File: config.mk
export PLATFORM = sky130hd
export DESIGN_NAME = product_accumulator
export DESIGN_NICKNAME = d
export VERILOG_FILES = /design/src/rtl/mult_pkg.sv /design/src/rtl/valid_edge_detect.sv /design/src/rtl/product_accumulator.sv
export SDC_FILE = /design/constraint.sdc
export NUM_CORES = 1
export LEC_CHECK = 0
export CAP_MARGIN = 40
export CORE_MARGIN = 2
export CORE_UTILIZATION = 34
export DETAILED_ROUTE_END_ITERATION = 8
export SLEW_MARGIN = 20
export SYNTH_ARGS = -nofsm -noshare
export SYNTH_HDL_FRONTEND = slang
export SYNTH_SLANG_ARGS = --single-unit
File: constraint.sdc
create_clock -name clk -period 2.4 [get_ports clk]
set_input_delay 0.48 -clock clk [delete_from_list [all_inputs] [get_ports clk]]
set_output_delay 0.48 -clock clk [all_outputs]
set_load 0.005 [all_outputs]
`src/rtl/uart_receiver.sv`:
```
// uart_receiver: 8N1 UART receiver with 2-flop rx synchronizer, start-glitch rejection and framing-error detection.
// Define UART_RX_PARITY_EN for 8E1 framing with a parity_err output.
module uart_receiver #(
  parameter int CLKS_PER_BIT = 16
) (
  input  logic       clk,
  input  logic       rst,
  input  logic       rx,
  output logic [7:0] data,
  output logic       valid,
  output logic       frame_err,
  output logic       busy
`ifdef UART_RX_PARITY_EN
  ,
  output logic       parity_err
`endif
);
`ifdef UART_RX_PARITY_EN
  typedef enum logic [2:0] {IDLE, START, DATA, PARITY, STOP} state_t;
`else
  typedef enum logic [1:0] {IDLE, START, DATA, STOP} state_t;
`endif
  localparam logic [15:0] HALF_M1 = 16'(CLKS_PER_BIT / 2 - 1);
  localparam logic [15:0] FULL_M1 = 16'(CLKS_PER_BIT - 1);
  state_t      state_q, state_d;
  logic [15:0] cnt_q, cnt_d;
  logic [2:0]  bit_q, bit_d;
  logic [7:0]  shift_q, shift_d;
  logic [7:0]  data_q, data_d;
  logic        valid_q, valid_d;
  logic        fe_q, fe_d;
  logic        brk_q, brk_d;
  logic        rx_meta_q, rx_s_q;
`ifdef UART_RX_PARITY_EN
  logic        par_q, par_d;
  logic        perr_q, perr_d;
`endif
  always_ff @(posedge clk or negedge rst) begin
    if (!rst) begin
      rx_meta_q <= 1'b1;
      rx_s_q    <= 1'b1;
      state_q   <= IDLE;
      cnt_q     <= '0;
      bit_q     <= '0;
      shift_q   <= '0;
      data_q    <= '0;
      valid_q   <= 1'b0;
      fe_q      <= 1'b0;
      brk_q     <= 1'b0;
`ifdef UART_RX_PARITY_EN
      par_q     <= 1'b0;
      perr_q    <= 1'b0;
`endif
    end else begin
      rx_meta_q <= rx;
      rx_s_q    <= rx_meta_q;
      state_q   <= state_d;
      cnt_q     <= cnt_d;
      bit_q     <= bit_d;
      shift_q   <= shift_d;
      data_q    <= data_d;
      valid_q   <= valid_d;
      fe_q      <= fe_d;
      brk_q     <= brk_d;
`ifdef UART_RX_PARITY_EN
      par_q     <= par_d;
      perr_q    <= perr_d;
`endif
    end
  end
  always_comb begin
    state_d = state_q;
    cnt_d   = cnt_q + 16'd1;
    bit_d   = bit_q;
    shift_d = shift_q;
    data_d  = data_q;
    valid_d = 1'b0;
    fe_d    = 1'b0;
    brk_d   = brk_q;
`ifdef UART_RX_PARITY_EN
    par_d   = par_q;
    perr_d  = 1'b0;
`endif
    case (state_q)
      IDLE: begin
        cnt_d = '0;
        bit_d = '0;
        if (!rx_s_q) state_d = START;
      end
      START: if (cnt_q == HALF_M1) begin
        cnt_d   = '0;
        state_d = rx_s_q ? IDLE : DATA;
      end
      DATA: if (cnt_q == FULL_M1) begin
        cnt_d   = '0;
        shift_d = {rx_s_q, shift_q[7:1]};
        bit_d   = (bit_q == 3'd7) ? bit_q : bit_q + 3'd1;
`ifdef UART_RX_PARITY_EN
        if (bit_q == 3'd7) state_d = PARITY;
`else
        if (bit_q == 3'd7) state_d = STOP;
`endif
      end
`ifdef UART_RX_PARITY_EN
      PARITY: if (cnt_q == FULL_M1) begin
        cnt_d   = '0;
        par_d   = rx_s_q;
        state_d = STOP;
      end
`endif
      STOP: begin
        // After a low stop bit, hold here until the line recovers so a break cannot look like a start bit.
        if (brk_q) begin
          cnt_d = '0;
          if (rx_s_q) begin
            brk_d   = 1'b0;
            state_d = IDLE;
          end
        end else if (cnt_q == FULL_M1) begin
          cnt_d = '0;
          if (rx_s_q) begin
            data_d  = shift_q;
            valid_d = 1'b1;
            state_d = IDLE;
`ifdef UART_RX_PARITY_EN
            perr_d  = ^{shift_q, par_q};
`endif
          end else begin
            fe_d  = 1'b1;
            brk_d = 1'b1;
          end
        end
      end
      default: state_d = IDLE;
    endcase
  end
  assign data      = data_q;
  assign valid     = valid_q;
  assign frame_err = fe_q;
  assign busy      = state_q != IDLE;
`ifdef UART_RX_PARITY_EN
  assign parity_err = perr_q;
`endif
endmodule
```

------------------------------------

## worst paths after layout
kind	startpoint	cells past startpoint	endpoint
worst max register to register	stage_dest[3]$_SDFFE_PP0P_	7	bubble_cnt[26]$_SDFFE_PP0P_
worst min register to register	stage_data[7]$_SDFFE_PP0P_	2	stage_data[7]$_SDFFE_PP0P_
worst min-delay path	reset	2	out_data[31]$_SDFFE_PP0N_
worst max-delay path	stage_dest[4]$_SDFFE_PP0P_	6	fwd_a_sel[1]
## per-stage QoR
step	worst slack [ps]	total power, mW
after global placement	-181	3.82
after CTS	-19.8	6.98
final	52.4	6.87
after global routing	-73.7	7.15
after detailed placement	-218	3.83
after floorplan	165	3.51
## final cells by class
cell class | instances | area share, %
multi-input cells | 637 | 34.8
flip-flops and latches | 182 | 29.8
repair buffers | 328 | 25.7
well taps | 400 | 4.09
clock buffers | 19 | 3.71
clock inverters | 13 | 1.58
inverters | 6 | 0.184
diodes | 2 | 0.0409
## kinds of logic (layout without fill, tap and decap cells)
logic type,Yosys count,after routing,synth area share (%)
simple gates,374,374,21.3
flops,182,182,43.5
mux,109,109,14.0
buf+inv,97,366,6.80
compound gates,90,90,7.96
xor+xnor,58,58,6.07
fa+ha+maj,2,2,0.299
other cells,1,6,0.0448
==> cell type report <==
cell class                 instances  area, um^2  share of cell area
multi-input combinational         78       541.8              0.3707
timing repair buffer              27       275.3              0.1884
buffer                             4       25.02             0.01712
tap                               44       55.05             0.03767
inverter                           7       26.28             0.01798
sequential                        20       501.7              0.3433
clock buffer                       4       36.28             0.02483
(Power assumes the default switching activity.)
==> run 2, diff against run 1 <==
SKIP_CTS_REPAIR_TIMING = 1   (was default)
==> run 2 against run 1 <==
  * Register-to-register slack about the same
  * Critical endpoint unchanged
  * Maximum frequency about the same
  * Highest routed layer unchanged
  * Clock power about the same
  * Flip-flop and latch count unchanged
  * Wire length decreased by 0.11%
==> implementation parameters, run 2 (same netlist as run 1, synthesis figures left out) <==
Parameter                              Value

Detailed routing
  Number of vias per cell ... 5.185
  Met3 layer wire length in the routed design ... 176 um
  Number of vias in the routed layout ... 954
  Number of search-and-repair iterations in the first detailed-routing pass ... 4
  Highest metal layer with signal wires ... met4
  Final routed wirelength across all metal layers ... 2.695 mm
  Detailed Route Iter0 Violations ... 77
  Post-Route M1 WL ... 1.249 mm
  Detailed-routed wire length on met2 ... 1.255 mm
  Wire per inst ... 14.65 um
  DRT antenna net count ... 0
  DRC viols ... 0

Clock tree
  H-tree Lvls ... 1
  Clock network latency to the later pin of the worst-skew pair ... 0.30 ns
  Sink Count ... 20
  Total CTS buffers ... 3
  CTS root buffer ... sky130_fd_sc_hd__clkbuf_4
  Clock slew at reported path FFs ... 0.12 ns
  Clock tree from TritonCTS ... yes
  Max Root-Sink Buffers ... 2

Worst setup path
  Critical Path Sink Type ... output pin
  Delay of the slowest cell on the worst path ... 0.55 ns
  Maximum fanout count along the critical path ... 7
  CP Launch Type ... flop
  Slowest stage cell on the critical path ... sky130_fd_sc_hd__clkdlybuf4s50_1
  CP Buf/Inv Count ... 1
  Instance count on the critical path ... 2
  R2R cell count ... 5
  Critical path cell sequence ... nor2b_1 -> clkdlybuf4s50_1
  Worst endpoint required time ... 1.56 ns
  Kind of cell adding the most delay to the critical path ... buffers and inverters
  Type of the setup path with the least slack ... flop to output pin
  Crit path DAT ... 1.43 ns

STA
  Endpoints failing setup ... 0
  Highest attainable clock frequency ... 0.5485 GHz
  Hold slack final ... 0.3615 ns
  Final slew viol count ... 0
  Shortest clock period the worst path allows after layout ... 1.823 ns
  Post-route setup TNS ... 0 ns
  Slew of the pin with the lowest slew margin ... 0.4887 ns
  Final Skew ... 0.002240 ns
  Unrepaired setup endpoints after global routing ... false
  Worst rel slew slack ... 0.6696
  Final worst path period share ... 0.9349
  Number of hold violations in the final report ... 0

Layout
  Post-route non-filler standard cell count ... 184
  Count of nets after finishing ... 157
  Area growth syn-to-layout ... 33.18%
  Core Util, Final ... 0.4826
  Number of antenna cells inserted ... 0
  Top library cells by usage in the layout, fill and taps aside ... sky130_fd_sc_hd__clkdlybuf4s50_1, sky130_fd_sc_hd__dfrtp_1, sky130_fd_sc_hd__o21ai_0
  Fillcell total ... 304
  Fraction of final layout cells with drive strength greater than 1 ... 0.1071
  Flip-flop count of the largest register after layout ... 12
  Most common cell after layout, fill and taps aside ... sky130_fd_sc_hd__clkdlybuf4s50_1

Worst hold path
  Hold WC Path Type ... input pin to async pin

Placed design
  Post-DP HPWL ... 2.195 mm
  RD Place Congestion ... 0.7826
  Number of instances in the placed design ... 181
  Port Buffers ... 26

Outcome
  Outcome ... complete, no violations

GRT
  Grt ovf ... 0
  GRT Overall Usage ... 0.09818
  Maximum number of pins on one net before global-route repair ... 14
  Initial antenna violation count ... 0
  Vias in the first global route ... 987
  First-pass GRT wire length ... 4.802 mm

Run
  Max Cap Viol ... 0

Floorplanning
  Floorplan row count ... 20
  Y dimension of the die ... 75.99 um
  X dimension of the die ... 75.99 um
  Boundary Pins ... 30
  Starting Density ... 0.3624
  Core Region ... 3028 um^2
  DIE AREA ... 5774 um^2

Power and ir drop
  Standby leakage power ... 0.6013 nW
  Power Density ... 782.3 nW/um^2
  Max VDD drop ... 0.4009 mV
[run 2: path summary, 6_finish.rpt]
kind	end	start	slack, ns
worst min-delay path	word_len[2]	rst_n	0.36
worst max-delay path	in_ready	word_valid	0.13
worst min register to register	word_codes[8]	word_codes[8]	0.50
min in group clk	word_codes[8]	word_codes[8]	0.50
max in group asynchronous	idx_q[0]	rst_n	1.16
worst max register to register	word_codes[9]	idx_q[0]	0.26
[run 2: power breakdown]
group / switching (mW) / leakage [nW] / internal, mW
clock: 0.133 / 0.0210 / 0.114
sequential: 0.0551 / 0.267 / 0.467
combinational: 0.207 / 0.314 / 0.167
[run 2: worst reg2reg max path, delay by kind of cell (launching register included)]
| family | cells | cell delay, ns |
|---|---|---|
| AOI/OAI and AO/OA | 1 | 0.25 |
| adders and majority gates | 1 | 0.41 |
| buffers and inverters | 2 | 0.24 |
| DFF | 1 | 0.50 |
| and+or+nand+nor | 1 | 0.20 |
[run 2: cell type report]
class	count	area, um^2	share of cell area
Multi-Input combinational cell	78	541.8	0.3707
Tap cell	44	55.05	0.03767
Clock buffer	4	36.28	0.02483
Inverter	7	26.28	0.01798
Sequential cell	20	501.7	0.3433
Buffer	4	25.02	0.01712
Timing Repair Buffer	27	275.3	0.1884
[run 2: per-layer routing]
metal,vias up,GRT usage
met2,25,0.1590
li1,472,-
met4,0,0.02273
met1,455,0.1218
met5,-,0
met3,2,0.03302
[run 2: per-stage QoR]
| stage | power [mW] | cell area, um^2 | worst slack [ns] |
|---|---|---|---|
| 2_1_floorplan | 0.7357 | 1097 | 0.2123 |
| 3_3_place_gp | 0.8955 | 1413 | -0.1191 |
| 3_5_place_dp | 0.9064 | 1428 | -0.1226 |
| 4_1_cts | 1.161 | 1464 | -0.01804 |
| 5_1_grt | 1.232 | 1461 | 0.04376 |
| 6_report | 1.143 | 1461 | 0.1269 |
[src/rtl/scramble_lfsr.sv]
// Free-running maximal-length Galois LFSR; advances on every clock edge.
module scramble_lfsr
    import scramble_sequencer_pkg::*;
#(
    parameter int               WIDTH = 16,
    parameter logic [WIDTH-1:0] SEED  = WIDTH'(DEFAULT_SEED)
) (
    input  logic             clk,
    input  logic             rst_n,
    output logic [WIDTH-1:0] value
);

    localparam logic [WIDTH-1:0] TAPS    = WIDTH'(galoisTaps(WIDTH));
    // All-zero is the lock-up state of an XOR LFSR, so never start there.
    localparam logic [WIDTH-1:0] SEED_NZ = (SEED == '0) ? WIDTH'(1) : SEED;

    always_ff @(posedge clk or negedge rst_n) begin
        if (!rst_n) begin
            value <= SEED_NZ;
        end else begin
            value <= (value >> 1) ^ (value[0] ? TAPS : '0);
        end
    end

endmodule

------------------------------------

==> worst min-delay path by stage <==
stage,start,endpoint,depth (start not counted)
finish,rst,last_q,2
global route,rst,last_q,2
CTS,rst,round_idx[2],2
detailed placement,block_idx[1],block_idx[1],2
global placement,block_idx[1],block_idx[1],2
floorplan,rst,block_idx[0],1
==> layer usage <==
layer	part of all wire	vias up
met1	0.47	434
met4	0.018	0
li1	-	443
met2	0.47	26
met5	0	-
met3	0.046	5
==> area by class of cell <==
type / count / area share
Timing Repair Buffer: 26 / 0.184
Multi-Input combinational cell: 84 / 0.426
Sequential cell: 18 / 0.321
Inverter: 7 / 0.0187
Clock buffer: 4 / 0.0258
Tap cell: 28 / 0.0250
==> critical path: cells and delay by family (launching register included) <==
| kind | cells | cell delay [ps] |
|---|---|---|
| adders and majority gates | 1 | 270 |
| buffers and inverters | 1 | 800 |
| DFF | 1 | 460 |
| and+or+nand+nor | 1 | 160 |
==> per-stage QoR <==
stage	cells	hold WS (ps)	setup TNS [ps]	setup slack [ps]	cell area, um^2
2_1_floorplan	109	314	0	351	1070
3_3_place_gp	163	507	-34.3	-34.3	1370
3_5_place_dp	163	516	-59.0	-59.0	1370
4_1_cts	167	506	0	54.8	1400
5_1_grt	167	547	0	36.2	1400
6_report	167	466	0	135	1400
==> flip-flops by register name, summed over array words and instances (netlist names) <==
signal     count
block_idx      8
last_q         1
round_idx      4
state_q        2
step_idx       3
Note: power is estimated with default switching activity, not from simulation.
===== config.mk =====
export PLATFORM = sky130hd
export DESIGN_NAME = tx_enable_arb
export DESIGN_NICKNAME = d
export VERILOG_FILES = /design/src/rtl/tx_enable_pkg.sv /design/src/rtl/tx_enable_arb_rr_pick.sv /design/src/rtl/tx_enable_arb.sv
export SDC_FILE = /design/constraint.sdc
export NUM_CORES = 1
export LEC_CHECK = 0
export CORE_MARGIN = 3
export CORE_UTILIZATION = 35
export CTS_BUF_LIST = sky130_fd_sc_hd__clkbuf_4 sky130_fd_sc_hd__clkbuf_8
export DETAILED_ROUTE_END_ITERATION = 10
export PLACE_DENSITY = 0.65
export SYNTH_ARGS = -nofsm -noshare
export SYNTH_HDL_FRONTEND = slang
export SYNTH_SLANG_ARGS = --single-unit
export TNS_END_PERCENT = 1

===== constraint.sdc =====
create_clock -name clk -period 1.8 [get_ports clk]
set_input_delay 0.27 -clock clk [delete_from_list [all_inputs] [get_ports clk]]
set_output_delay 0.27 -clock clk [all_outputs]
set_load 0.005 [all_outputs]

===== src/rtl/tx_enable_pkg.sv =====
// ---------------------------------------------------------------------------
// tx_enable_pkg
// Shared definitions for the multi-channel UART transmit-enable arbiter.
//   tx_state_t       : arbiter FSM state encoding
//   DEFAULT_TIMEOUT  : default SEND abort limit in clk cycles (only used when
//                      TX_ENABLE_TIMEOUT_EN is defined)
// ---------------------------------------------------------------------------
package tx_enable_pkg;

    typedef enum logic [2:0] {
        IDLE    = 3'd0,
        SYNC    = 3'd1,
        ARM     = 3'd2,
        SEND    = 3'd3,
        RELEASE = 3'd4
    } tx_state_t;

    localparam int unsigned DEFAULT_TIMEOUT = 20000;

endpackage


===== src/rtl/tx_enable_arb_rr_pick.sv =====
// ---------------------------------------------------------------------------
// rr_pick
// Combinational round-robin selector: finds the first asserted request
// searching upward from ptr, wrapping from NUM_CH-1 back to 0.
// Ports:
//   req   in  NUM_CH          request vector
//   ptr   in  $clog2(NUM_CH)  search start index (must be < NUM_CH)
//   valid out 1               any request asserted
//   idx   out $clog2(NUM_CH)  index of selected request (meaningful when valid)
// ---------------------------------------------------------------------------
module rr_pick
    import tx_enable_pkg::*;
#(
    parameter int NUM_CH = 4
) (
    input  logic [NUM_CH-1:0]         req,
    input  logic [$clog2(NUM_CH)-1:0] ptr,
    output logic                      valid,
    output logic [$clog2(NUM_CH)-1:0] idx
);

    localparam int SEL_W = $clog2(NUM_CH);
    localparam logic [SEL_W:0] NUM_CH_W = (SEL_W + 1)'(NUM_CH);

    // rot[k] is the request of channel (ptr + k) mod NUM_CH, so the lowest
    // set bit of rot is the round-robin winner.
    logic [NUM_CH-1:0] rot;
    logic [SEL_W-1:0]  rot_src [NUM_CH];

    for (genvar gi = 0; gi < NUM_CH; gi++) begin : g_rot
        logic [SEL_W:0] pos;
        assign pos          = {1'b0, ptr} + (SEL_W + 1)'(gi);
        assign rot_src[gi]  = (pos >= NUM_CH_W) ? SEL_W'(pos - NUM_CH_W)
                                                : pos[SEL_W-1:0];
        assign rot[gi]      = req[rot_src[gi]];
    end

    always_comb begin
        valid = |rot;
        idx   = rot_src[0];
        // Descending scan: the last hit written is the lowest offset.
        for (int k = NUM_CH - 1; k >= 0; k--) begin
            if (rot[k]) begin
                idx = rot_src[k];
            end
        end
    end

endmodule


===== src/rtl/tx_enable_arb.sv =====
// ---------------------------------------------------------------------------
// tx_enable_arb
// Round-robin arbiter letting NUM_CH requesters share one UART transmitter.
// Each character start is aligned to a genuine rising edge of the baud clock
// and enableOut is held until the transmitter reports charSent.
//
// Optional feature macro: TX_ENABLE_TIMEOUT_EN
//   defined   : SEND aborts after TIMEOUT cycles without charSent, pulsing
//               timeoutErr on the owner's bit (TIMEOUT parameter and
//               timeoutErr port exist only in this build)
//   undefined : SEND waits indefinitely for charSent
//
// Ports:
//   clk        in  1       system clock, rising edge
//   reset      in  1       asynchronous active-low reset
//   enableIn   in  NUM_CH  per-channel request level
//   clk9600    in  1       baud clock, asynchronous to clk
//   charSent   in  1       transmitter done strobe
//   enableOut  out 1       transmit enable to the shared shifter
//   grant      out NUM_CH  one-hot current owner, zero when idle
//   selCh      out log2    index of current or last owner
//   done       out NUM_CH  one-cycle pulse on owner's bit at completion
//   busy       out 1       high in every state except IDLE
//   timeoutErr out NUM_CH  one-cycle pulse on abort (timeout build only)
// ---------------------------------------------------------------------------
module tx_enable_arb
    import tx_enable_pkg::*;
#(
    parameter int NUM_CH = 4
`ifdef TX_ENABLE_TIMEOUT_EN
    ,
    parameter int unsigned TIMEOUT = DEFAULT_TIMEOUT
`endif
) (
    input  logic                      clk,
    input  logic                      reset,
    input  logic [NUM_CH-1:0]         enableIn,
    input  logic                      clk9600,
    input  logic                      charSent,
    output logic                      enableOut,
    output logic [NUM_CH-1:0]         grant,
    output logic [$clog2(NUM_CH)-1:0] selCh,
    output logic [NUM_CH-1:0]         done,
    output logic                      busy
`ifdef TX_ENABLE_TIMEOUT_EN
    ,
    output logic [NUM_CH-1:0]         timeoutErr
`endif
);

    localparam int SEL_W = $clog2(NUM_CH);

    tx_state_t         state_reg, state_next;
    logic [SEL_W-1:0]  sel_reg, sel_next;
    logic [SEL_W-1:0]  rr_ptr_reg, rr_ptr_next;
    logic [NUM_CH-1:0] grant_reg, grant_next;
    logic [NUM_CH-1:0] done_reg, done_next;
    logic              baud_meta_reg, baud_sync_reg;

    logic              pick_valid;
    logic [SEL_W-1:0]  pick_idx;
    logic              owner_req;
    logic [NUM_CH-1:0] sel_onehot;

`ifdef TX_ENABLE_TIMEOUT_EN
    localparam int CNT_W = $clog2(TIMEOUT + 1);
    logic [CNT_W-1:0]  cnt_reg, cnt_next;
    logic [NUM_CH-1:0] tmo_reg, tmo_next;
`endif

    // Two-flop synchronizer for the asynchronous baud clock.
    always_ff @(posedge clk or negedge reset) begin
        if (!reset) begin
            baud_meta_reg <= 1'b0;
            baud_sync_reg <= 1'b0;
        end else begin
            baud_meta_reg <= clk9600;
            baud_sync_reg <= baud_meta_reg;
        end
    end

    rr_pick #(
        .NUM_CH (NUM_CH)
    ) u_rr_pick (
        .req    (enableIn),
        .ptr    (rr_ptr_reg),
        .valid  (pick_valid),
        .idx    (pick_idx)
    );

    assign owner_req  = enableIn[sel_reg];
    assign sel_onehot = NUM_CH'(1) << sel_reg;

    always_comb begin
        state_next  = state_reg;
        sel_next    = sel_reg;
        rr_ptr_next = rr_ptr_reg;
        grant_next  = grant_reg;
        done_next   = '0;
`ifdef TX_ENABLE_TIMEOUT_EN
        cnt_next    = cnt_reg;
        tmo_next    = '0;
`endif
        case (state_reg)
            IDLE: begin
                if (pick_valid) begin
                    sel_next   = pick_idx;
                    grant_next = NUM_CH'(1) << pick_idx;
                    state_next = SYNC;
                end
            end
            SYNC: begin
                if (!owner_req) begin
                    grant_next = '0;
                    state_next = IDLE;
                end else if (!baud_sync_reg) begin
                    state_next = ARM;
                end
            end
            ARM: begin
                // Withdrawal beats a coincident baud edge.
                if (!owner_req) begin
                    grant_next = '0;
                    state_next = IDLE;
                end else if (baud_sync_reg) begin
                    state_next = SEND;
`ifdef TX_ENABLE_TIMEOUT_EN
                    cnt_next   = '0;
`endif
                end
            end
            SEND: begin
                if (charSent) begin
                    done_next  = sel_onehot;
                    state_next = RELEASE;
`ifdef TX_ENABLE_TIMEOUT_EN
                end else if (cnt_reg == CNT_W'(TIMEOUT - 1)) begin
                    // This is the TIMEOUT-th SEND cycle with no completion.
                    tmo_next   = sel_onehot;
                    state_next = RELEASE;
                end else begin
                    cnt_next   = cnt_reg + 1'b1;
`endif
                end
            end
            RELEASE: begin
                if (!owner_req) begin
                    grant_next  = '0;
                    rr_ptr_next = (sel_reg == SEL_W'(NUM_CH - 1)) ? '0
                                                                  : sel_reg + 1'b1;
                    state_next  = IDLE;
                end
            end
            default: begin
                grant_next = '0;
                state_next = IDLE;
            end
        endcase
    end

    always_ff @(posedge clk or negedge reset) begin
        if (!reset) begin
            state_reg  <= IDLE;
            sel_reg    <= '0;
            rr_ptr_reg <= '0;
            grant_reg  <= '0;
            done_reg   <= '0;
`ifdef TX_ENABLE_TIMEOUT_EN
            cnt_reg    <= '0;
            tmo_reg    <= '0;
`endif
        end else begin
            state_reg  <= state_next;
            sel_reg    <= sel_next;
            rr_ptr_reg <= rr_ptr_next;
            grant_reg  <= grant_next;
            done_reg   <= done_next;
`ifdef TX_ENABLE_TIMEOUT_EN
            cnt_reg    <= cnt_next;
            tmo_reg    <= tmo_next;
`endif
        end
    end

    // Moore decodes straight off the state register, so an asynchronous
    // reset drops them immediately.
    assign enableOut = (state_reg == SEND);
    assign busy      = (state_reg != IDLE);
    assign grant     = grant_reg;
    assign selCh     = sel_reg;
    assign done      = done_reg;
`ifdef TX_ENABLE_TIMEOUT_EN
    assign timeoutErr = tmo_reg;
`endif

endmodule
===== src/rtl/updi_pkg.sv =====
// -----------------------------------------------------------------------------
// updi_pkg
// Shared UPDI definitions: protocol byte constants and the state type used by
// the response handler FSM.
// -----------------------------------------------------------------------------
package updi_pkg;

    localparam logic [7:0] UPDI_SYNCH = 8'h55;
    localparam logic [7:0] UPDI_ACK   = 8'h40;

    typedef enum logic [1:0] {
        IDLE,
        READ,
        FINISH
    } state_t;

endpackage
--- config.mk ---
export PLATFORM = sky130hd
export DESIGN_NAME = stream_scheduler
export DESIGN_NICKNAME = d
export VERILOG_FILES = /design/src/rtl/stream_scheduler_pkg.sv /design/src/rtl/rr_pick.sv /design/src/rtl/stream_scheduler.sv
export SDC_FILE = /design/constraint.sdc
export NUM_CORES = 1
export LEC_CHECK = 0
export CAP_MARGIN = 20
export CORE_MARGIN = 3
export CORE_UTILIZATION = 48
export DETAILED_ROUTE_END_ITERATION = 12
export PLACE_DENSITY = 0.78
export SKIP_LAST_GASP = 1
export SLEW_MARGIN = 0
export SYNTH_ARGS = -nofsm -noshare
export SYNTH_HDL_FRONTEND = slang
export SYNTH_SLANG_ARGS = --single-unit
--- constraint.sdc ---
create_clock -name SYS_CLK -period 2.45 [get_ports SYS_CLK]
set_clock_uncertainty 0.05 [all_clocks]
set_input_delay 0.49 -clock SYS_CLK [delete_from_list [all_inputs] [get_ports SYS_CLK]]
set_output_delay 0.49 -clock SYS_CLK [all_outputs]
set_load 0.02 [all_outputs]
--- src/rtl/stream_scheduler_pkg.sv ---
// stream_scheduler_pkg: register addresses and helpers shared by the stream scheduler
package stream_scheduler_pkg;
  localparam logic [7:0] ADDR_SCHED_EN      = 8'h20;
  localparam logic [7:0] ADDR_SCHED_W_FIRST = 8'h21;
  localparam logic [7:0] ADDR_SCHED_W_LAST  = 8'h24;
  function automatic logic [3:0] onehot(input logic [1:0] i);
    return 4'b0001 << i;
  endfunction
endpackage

------------------------------------

ABOUT THIS EXERCISE → Copy the records above exactly, beginning at the line that contains "Final worst path period share ... 0.9349" and stopping after the line that contains "Flip-flop count of".

YOUR SOLUTION →
  Final worst path period share ... 0.9349
  Number of hold violations in the final report ... 0

Layout
  Post-route non-filler standard cell count ... 184
  Count of nets after finishing ... 157
  Area growth syn-to-layout ... 33.18%
  Core Util, Final ... 0.4826
  Number of antenna cells inserted ... 0
  Top library cells by usage in the layout, fill and taps aside ... sky130_fd_sc_hd__clkdlybuf4s50_1, sky130_fd_sc_hd__dfrtp_1, sky130_fd_sc_hd__o21ai_0
  Fillcell total ... 304
  Fraction of final layout cells with drive strength greater than 1 ... 0.1071
  Flip-flop count of the largest register after layout ... 12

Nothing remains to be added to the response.